╭──

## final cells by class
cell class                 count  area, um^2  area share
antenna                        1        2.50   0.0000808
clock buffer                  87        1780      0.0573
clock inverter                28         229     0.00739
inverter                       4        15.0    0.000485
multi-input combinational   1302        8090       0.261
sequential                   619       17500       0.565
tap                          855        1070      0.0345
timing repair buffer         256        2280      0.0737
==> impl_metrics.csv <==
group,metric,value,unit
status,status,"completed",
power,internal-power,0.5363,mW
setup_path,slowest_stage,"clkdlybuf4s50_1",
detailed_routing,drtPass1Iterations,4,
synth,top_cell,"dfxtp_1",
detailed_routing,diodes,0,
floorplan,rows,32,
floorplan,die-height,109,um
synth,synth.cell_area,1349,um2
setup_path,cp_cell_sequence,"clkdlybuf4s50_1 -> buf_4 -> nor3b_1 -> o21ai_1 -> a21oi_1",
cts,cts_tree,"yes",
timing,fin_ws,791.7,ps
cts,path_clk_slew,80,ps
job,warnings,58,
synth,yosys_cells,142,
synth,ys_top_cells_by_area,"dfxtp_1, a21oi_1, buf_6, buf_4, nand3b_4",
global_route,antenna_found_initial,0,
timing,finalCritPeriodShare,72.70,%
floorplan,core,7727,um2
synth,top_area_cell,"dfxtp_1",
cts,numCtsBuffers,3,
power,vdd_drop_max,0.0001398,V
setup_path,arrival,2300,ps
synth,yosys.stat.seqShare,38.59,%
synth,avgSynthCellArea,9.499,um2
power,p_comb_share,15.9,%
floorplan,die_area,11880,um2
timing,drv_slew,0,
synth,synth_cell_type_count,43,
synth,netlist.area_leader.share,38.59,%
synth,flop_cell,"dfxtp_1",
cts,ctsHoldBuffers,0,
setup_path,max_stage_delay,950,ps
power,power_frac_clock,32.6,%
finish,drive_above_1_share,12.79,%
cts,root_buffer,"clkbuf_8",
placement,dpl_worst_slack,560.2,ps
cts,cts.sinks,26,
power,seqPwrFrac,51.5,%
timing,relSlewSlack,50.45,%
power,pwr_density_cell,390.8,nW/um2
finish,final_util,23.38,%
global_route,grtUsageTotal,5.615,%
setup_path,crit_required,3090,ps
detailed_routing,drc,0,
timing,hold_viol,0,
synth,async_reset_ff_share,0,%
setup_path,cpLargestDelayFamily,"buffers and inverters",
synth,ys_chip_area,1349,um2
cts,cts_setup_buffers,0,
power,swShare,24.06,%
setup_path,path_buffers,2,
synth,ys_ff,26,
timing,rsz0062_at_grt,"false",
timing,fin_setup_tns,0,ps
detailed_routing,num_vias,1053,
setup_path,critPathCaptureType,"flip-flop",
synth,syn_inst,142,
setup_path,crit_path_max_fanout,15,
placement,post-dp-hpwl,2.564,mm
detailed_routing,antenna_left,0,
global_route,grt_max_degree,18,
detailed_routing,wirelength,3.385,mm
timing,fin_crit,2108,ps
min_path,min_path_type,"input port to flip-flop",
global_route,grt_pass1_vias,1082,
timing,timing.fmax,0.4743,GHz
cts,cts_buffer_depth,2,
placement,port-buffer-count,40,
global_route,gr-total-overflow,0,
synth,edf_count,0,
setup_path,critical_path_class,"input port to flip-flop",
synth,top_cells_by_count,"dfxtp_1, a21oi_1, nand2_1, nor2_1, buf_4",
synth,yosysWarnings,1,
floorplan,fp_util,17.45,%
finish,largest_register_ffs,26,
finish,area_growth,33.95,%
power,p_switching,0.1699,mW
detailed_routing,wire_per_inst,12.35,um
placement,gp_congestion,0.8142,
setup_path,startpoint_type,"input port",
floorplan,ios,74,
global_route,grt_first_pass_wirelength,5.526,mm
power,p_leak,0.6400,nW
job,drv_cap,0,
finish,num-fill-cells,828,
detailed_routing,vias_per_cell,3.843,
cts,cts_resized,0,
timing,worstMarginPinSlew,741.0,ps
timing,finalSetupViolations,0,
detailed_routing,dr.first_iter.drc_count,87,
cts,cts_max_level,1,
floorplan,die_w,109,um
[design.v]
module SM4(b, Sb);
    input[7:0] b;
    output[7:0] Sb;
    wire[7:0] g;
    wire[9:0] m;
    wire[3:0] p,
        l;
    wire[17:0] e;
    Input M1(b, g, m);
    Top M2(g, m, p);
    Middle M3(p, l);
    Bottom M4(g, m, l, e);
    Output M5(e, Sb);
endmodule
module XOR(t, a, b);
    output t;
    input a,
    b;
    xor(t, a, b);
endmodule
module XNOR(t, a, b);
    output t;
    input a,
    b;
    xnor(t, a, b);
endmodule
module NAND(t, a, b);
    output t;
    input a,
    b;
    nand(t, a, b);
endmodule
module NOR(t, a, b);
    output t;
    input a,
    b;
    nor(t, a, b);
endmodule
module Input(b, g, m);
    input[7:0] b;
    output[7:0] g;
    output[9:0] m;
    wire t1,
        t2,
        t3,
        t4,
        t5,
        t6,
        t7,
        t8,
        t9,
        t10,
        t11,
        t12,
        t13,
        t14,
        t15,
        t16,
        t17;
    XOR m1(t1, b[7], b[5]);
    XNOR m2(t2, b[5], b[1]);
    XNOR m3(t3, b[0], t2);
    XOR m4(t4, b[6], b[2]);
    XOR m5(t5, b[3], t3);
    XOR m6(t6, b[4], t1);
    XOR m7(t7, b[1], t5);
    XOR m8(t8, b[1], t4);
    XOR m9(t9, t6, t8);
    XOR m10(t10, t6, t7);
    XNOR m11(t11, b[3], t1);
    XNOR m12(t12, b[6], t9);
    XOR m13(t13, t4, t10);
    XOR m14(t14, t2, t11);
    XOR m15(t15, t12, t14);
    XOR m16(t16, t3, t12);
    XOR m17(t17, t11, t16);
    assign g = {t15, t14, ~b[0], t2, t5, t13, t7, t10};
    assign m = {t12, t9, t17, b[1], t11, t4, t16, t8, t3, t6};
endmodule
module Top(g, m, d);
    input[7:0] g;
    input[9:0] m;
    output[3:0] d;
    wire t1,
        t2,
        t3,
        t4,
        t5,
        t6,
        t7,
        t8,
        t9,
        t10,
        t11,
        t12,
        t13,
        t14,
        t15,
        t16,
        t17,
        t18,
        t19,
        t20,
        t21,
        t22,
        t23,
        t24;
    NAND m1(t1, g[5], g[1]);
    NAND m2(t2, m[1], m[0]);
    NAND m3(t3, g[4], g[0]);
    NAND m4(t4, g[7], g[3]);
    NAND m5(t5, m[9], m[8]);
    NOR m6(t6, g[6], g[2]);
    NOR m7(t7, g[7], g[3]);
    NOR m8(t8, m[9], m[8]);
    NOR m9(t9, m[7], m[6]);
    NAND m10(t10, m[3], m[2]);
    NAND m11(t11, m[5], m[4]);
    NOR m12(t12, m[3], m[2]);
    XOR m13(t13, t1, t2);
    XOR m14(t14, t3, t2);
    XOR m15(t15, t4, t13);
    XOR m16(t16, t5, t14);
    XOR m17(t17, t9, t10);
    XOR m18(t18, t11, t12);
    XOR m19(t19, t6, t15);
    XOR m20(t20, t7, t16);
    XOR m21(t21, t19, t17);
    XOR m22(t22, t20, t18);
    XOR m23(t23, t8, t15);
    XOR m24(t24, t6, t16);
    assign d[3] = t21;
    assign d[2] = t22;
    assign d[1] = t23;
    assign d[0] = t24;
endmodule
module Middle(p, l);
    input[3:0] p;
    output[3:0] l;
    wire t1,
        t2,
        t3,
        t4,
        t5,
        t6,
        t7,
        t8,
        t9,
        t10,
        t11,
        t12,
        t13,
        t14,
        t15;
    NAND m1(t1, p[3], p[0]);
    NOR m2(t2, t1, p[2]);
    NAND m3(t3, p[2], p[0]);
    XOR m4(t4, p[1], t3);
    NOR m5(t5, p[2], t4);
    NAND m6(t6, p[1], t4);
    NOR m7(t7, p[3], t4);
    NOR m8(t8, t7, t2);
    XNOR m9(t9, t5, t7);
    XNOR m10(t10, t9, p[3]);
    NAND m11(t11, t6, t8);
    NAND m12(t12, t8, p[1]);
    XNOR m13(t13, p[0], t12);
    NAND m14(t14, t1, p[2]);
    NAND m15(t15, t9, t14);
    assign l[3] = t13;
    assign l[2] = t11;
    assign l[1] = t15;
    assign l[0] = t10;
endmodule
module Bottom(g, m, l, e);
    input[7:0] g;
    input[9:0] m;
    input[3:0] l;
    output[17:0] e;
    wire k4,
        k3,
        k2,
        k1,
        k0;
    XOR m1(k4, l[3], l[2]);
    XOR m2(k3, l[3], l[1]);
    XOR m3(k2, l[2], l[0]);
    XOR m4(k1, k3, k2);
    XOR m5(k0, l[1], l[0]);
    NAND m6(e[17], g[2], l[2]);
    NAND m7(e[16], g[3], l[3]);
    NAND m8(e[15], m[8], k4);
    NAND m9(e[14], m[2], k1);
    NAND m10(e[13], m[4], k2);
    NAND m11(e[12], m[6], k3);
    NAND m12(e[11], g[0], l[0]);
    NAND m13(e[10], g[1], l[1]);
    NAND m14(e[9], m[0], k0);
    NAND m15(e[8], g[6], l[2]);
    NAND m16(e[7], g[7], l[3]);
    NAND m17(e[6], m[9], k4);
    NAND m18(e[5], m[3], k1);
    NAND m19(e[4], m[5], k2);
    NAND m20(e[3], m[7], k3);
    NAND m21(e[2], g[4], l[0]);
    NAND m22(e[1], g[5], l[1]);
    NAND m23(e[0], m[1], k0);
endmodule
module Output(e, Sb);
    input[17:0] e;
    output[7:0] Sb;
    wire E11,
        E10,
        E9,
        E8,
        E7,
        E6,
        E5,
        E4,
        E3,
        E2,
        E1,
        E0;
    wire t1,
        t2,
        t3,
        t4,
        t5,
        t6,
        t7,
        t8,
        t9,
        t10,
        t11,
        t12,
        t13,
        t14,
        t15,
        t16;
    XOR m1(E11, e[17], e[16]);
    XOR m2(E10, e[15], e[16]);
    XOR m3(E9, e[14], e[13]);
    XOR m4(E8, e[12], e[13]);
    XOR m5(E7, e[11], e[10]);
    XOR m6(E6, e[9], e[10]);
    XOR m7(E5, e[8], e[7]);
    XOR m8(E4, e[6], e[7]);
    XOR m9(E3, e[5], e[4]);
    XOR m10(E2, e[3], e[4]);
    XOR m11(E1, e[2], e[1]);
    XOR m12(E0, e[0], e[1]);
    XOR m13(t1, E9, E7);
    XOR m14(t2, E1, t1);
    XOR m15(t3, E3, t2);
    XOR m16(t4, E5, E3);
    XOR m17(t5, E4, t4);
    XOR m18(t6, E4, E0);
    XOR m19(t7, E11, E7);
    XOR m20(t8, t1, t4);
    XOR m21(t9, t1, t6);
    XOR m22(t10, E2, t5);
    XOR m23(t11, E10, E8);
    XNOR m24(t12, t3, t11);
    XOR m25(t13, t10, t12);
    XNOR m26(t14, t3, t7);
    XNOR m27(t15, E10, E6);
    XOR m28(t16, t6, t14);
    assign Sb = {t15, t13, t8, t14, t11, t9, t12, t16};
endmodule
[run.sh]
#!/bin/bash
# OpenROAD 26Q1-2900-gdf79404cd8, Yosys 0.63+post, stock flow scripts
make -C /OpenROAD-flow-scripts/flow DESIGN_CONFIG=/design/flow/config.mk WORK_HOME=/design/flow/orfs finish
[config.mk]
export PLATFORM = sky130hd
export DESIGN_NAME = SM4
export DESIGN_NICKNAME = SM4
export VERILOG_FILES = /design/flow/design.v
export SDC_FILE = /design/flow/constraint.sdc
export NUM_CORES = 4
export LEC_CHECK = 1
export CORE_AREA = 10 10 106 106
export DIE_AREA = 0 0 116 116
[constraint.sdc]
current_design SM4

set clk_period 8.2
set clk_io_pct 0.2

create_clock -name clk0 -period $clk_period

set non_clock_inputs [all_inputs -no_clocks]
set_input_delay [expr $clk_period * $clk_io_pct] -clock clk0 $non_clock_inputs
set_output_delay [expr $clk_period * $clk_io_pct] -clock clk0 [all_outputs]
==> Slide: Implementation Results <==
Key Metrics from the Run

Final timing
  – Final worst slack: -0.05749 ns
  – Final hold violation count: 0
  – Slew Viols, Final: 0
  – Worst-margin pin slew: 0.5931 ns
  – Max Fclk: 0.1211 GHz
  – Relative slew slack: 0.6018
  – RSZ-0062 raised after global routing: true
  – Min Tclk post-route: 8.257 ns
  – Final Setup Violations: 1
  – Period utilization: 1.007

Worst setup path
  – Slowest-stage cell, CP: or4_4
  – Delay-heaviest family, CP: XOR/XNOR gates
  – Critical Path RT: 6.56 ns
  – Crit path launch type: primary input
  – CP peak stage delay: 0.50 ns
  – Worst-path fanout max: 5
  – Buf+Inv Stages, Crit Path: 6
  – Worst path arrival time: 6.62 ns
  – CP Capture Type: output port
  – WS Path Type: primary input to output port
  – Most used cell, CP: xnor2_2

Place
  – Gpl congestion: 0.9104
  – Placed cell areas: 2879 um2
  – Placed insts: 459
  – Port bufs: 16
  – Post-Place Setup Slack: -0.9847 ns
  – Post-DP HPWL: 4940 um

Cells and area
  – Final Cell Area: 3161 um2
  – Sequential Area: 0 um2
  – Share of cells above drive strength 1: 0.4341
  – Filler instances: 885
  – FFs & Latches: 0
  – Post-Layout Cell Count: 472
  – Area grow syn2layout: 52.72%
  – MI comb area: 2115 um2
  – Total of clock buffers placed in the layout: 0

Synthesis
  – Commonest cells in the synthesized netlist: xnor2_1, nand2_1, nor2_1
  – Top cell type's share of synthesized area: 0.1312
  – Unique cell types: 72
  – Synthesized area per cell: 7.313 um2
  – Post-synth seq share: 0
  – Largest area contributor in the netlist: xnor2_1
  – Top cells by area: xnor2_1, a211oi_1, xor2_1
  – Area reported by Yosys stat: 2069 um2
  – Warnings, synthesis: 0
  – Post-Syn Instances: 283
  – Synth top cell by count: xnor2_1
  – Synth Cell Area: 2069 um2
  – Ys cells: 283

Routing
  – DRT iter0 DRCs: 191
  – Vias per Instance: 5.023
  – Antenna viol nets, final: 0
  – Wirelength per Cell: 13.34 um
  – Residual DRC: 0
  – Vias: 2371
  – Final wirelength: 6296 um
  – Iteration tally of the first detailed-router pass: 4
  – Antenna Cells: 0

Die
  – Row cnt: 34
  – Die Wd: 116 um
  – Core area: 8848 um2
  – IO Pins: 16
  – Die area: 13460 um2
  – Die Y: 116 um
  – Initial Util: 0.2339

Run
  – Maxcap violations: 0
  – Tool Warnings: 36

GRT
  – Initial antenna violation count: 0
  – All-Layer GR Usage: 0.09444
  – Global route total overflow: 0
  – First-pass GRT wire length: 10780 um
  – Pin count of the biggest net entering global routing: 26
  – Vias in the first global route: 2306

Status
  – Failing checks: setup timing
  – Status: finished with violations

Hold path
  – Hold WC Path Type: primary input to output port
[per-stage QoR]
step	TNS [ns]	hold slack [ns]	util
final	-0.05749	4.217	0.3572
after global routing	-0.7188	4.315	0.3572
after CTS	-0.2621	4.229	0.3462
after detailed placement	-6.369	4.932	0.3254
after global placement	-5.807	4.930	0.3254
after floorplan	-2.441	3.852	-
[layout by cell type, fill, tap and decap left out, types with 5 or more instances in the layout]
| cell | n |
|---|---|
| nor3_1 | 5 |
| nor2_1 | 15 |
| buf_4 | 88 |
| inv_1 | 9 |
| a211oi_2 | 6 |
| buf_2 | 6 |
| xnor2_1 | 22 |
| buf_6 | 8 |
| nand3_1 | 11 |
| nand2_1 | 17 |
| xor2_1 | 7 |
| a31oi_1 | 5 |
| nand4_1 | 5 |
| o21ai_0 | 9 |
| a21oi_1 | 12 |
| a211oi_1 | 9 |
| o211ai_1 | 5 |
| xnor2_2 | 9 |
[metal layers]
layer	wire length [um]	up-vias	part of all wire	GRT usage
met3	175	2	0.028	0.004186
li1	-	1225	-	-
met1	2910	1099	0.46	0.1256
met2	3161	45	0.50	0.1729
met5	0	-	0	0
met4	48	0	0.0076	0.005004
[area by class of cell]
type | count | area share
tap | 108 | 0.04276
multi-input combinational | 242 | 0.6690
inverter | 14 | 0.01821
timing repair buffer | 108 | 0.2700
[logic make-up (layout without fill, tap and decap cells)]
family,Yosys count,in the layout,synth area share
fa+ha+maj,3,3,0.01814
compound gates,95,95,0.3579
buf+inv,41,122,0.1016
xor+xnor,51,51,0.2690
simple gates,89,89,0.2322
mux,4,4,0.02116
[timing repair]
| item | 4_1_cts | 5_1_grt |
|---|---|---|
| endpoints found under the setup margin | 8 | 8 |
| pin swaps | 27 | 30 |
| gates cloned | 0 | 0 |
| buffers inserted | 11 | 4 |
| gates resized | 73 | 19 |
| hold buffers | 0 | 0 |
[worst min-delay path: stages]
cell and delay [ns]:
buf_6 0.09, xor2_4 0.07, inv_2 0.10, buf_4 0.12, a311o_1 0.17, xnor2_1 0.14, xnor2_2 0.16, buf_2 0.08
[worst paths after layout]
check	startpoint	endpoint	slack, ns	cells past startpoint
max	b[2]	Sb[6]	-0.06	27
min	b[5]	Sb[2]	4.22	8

╰──

§ **Work to complete**: Reproduce only this range: the first line of the data above through the line with "buf_4 -> nor3b_1", both included, exactly as written.

§ **Result of this exercise**:
## final cells by class
cell class                 count  area, um^2  area share
antenna                        1        2.50   0.0000808
clock buffer                  87        1780      0.0573
clock inverter                28         229     0.00739
inverter                       4        15.0    0.000485
multi-input combinational   1302        8090       0.261
sequential                   619       17500       0.565
tap                          855        1070      0.0345
timing repair buffer         256        2280      0.0737
==> impl_metrics.csv <==
group,metric,value,unit
status,status,"completed",
power,internal-power,0.5363,mW
setup_path,slowest_stage,"clkdlybuf4s50_1",
detailed_routing,drtPass1Iterations,4,
synth,top_cell,"dfxtp_1",
detailed_routing,diodes,0,
floorplan,rows,32,
floorplan,die-height,109,um
synth,synth.cell_area,1349,um2
setup_path,cp_cell_sequence,"clkdlybuf4s50_1 -> buf_4 -> nor3b_1 -> o21ai_1 -> a21oi_1",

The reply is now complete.